══ Dataset content
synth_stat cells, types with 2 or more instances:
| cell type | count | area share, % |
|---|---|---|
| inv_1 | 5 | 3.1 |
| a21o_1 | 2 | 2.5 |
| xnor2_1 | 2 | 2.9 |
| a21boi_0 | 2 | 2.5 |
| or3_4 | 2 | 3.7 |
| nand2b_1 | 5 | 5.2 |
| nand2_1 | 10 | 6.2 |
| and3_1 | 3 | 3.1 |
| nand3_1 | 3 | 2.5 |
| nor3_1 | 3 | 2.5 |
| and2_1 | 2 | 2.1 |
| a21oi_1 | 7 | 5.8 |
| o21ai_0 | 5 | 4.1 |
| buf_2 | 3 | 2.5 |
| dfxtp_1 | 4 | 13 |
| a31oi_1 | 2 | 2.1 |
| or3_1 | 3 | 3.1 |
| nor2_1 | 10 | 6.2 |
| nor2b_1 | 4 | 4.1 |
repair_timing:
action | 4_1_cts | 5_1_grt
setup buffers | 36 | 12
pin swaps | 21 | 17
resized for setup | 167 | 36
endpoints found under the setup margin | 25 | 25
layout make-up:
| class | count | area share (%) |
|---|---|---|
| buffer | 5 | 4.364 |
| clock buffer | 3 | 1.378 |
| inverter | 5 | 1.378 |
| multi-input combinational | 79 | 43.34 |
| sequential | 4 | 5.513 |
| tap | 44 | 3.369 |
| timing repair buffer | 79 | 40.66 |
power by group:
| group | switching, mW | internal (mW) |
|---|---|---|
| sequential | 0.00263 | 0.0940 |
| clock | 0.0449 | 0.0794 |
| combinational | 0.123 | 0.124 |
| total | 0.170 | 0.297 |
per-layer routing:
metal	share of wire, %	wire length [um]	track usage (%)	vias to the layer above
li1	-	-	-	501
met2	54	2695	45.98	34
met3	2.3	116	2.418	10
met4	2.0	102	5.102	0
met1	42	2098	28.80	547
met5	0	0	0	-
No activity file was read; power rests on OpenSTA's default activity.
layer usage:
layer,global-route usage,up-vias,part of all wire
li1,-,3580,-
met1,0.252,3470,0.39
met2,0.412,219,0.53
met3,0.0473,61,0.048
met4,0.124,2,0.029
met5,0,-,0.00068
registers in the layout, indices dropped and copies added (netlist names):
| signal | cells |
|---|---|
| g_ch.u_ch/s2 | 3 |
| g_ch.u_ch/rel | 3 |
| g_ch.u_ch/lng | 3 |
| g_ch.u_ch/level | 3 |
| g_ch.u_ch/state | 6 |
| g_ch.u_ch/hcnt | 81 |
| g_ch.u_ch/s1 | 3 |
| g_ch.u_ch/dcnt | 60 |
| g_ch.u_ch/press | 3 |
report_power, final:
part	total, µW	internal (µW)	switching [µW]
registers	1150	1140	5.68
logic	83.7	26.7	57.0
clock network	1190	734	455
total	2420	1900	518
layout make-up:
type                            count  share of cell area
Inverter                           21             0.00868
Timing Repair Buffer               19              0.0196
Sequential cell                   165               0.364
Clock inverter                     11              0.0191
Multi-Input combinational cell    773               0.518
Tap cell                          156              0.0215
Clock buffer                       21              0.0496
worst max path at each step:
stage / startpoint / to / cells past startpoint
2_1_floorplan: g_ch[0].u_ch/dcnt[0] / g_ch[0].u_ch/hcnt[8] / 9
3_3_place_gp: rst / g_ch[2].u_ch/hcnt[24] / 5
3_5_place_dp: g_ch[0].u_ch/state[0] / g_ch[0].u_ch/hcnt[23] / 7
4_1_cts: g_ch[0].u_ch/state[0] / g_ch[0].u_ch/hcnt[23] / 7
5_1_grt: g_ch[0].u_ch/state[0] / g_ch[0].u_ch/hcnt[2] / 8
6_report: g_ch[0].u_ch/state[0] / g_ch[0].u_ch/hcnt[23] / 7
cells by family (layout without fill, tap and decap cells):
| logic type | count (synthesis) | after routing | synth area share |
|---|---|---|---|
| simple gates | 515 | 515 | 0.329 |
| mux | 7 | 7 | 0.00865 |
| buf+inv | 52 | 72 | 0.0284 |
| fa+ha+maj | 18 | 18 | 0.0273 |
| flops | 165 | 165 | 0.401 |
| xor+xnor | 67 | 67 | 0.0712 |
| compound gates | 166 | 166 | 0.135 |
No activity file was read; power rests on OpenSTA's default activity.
════
Task to carry out:
Among the lines above, please count those that contain the string "hcnt" and write the number by itself.

Response below:
7